シンポジウム「高齢社会における女性の地位と役割」(2006.8.29)

森岡茂夫 ILC日本理事長

シンポジウム「高齢社会における女性の地位と役割」<日本語訳>
日本の「高齢社会における女性の地位と役割」に就いてお話をする機会を与えていただき、たいへん光栄に存じます。

さて、日本は第二次世界大戦の敗戦を境に政治、経済、産業、社会、教育、農業などのそれぞれの分野で大きな変化がありました。そして女性の地位や役割も劇的に変化いたしました。 戦後は自由・民主主義のもとで男女共学になり、女性の社会進出も進みました。とりわけ1986年に「男女雇用機会均等法」が施行され、社会進出がさらに促進されています。 他方、未婚率の上昇、晩婚化、少子化にも拍車がかかっています。結婚や出産・育児を望まない女性たちの台頭が、新たな課題となっています。

  女性 男性
平均寿命 86歳 79歳
100歳以上人口と構成比 21,775人(85.2%) 3,779人(14.8%)

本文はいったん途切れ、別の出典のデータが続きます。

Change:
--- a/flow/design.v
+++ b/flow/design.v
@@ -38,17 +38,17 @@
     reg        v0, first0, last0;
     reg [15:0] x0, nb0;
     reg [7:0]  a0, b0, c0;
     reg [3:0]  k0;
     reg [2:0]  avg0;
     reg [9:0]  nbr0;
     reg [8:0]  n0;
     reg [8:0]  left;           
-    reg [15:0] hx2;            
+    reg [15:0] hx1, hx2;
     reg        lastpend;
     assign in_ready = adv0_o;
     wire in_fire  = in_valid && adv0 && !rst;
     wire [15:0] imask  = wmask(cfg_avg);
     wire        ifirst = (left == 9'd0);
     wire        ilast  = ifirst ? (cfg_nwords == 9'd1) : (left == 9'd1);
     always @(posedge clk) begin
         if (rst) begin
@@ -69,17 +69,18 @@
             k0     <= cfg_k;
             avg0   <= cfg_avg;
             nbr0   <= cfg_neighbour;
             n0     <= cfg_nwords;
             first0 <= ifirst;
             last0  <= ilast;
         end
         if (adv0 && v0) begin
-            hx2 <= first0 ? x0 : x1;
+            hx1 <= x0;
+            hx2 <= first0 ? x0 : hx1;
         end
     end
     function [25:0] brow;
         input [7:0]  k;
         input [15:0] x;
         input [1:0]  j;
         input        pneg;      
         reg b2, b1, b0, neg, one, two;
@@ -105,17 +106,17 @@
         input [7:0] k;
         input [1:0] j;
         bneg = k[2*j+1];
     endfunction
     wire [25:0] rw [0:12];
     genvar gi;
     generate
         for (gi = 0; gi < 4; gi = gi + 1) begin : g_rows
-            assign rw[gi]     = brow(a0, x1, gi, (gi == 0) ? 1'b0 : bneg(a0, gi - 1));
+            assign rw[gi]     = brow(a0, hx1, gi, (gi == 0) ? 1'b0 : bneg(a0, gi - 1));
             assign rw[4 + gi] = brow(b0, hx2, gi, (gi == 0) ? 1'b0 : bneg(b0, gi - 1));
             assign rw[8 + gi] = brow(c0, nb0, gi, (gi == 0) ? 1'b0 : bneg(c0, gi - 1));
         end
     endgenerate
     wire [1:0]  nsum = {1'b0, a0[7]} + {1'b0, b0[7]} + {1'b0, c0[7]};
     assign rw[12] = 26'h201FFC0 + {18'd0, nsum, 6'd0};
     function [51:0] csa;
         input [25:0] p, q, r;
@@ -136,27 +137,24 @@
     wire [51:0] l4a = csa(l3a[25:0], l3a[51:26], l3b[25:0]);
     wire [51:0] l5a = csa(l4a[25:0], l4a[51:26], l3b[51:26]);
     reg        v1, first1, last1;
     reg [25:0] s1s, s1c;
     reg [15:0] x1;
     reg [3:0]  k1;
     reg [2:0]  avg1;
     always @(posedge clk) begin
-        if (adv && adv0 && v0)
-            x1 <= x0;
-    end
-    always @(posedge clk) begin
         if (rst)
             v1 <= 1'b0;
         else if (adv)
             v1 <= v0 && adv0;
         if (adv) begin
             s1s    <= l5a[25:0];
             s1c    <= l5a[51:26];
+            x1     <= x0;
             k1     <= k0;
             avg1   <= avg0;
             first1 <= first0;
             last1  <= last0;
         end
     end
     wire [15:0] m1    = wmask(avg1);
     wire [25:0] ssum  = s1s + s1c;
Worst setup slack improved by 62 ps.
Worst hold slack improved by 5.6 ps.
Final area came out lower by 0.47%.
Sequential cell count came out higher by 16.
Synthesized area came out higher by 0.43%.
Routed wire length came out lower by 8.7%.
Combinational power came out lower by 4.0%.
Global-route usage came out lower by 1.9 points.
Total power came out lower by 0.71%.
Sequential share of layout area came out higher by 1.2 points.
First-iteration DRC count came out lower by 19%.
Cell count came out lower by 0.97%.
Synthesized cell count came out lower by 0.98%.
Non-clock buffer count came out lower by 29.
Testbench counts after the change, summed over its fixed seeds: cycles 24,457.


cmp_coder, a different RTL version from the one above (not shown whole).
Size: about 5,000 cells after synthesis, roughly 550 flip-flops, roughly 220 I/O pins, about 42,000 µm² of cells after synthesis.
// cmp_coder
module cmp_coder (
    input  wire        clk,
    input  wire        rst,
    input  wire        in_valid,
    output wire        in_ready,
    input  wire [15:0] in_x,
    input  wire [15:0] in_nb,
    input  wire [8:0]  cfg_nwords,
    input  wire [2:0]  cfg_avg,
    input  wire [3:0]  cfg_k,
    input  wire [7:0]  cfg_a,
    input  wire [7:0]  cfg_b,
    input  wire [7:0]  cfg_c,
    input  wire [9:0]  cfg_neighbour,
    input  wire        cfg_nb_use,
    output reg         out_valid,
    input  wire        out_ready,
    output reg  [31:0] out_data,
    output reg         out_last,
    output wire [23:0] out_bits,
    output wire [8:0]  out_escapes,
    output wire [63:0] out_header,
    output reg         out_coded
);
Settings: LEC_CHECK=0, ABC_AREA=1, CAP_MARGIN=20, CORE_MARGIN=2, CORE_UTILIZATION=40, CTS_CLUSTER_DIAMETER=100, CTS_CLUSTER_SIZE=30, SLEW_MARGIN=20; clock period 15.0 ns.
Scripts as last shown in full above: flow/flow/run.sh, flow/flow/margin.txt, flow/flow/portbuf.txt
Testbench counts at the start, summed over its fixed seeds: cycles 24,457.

WHOデータによると日本人の平均寿命はWHO加盟国192ヵ国中、2006年で男性が79歳、女性が86歳でともに世界一です。 性別で7歳ほどの開きがあり女性の方が長寿で世界的な傾向です。100歳以上の長寿の方は2005年データで約2万5千人ですがこのうち85%は女性です。

  2005年(※1) 2050年予測(※2)
高齢化率 20.04% 35.7%
生産年齢人口(15-64歳) 84,590千人 53,889千人

(※1:総務省統計局2005年、※2:国立社会保障・人口問題研究所(2002年推計))

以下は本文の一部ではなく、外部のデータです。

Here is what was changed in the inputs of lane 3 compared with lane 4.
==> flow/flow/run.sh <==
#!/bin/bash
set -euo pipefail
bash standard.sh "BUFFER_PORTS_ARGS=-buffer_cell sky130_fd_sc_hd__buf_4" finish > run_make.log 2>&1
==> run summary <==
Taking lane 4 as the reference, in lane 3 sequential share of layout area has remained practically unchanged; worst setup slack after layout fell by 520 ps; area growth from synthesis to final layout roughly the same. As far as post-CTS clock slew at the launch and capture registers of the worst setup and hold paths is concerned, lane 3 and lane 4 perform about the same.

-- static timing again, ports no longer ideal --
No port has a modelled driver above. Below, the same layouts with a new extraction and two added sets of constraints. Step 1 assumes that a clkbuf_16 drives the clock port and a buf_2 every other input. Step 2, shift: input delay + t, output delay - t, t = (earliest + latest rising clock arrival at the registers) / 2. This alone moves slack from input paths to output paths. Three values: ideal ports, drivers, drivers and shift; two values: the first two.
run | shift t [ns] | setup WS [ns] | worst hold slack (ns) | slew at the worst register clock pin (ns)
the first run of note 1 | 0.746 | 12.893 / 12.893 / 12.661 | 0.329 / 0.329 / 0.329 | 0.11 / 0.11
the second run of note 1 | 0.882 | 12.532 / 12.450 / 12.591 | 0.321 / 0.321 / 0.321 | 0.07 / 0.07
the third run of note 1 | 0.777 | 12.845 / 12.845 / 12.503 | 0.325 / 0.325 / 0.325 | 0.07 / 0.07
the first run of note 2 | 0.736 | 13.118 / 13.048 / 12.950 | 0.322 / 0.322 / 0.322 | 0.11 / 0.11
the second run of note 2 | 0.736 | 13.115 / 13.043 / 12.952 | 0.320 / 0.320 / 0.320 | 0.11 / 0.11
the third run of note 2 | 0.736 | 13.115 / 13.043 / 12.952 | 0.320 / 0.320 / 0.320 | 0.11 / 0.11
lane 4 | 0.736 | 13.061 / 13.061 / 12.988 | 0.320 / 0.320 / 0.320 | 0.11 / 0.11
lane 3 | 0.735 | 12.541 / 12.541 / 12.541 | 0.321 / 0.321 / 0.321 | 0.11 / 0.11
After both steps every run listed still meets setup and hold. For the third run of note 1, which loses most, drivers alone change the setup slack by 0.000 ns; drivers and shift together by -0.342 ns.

また、高齢化率は現在ほぼ20%ですが2050年には35%を超えると予想されています。
一方、特殊出生率は1.25まで下がっていますので、労働生産人口の減少は避けられません。2005年には84,590千人でしたが、2050年には53,889千人まで35%も減っていくと予想されています。政府の少子化対策と若年層の意識の変化により出生率は徐々に回復するよう願っています。
したがって労働生産人口の減少に直面している日本社会にとって重要なことは男性も女性も年齢に制限なく就労や社会参加出来る社会にして行く事だと思われます。

職業 女性の比率
国会議員(衆議院) 7.1%(2003年)
国会議員(参議院) 14.6%(2003年)
裁判官 13.7%(2005年)
弁護士 12.5%(2005年)
検察官 9.5%(2005年)
管理的職業従事者 9.7%(2003年)

女性の社会参加は進んできましたが、行政・立法・司法あるいは企業の経営者や管理職の数では、まだまだ男性とは比べ物にならない数字です。
しかし、市長や知事など地方自治体のトップとして、特色ある政策を打ち出した女性が活躍する機会が増えています。
また、民間企業でも新しい発想での事業展開を行う時などに、女性を管理職やCEOなどに抜擢することが行われることもあります。

女性雇用者の推移 1975年 1975年
女性雇用者数 1,167万人 2,229万人
雇用者総数に占める女性の割合 32.0% 41.3%

また、女性の就労状況ですが、雇用者および雇用者総数に占める女性の割合はともに大きく伸びています。

<女性の年齢階級別労働力率>

女性の年齢階級別労働力率

資料出所:総務省統計局「労働力調査」(平成7・17年)

ただ、問題なのは雇用者数の年齢別状態では、子育て期の20代後半から30代になると仕事を中断する傾向がみられることです。
政府は働く女性が安心して子どもを生み、育てられるように2003年に次世代育成支援対策推進法を成立させ、雇用主に対し出産と育児を積極的に支援するようにその計画を行政に提出を義務付けることに致しました。

  女性 男性
非正規雇用者比率
(パート、アルバイト、派遣、契約等の比率)
・・・全年齢、2006年
50.6% 50.6%

労働力調査(総務省統計局2006年)

さらに女性の経済生活にとって、大きな問題は、女性の場合はパート・アルバイト・派遣社員・契約社員などの非正規雇用者である割合が高いことです。
男性の非正規社員比率は16.7%ですが、女性の場合は50.6%で、半分の人は非正規雇用者です。又非正規雇用者の平均年収は正規雇用者の1/2以下と云われています。

性、年齢階級別賃金(2005年) 単位:US$
年齢 女性 男性に対する比率 男性
18~19 1,400 92.2% 92.2%
20~24 1,680 93.8% 1,790
25~29 1,910 88.0% 2,180
30~34 2,090 80.2% 2,610
35~39 2,240 71.6% 3,120
40~44 2,230 62.5% 3,570
45~49 2,190 57.8% 3,780
50~54 2,090 55.1% 3,800
55~59 2,050 56.4% 3,640
60~64 1,790 67.4% 2,650
2,020 65.9% 3,070
平均年齢(歳) 38.7   41.6
勤続年数(年) 8.7   13.4

(注)年齢階級区分の計の数値には、上掲の年齢階級のほか、18歳未満及び65歳以上の者を含む。
以下同じ。
(厚生労働省2005年)

従って、女性の賃金水準は男性よりもまだかなり低いのが実情です。
これは、高度な専門的知識を生かした職業に女性の割合が低いこと、結婚・出産を機にいったん仕事を辞める場合が多いことなどによります。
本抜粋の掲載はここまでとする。